Data -
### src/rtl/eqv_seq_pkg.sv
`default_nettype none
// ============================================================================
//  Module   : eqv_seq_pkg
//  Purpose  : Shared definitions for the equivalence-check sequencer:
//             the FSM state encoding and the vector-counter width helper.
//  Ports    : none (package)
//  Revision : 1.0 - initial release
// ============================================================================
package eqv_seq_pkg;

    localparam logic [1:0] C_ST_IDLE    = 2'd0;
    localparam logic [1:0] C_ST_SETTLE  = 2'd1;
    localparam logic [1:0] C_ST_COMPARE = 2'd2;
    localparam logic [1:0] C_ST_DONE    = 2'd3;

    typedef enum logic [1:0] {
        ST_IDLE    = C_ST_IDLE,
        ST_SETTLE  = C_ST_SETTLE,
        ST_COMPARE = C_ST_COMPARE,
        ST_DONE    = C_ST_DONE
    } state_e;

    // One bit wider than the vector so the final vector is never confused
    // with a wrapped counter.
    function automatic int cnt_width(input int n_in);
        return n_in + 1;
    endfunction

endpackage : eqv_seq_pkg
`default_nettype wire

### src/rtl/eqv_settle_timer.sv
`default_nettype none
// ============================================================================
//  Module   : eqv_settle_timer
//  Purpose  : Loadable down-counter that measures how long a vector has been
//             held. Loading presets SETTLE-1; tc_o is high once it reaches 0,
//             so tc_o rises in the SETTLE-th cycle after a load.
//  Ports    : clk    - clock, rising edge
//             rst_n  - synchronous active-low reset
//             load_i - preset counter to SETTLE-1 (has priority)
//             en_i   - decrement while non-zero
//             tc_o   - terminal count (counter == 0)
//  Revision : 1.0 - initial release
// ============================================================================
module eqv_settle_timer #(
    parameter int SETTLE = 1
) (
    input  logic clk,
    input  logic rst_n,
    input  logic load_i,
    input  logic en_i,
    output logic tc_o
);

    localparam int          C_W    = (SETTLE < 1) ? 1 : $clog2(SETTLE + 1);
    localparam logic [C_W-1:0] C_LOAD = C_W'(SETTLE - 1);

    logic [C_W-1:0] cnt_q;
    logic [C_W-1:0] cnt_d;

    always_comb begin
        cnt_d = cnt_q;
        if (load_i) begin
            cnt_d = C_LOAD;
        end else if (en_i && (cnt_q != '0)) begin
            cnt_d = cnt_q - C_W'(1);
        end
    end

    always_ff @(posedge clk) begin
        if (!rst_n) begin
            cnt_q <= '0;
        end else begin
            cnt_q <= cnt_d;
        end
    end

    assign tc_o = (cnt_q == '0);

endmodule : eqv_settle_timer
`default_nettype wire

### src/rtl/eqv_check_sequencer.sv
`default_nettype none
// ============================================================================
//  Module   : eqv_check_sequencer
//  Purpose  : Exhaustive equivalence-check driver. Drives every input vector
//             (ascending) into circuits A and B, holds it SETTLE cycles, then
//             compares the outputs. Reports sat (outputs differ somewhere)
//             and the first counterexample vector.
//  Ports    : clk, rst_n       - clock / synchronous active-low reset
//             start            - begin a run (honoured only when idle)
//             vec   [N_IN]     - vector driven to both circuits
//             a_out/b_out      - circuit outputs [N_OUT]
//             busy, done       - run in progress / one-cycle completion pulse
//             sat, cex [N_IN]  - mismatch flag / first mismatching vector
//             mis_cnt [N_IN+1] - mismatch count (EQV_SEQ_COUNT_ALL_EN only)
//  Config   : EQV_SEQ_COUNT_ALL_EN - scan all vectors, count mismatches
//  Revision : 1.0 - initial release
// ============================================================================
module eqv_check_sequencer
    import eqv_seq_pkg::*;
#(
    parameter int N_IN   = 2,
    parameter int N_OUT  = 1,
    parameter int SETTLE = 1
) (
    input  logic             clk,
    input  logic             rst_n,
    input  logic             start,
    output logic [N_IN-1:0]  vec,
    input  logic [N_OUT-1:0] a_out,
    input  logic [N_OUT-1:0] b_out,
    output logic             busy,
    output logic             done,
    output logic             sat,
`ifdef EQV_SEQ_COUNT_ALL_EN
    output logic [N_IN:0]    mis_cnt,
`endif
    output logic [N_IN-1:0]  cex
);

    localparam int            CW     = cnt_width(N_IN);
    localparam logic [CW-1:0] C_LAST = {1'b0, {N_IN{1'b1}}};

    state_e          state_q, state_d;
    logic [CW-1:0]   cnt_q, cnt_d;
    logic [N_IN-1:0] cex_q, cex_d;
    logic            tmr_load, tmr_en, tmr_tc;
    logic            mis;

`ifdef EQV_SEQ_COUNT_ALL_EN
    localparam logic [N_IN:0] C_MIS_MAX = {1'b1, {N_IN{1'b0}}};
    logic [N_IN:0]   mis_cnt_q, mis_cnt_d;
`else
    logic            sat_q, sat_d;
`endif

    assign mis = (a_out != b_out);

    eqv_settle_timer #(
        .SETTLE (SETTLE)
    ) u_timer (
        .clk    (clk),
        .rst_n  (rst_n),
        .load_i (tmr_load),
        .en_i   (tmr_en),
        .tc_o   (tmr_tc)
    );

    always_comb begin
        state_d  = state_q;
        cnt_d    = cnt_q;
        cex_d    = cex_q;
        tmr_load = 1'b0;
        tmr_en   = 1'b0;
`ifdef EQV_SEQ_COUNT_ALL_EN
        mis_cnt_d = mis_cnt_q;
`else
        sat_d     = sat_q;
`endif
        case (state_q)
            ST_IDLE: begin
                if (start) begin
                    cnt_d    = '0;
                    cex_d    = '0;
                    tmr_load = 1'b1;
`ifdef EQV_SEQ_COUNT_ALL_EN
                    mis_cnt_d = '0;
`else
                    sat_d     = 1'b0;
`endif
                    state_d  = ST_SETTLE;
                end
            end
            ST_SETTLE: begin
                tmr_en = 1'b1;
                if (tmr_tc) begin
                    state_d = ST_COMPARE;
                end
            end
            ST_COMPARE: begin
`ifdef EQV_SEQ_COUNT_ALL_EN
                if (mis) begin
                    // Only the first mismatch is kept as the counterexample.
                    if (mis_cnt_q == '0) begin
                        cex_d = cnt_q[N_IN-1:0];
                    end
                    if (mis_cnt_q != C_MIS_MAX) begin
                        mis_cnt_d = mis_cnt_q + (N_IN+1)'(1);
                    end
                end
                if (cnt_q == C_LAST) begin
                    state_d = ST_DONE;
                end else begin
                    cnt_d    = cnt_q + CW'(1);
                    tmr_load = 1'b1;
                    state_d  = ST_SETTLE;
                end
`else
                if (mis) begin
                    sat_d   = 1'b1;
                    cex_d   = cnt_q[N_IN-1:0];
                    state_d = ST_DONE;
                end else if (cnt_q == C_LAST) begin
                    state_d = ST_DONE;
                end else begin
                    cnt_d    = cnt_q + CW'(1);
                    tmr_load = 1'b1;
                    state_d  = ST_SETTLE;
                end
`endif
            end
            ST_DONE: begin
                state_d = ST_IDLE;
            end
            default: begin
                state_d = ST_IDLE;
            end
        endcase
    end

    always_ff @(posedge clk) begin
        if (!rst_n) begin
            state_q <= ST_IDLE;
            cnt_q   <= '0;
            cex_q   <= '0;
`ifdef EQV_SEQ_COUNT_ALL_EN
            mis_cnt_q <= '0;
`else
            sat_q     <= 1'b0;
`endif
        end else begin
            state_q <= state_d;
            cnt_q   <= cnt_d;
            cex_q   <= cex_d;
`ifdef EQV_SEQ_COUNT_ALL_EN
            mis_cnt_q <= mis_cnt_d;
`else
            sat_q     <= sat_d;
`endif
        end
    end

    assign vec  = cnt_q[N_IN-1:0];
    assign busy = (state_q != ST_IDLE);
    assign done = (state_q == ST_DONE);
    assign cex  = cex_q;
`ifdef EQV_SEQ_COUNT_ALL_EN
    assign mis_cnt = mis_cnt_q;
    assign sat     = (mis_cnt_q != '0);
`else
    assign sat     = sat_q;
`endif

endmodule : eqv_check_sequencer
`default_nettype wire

Your objective -
From the entries above, collect every line with the string "localparam" in it.

Expected answer -
    localparam logic [1:0] C_ST_IDLE    = 2'd0;
    localparam logic [1:0] C_ST_SETTLE  = 2'd1;
    localparam logic [1:0] C_ST_COMPARE = 2'd2;
    localparam logic [1:0] C_ST_DONE    = 2'd3;
    localparam int          C_W    = (SETTLE < 1) ? 1 : $clog2(SETTLE + 1);
    localparam logic [C_W-1:0] C_LOAD = C_W'(SETTLE - 1);
    localparam int            CW     = cnt_width(N_IN);
    localparam logic [CW-1:0] C_LAST = {1'b0, {N_IN{1'b1}}};
    localparam logic [N_IN:0] C_MIS_MAX = {1'b1, {N_IN{1'b0}}};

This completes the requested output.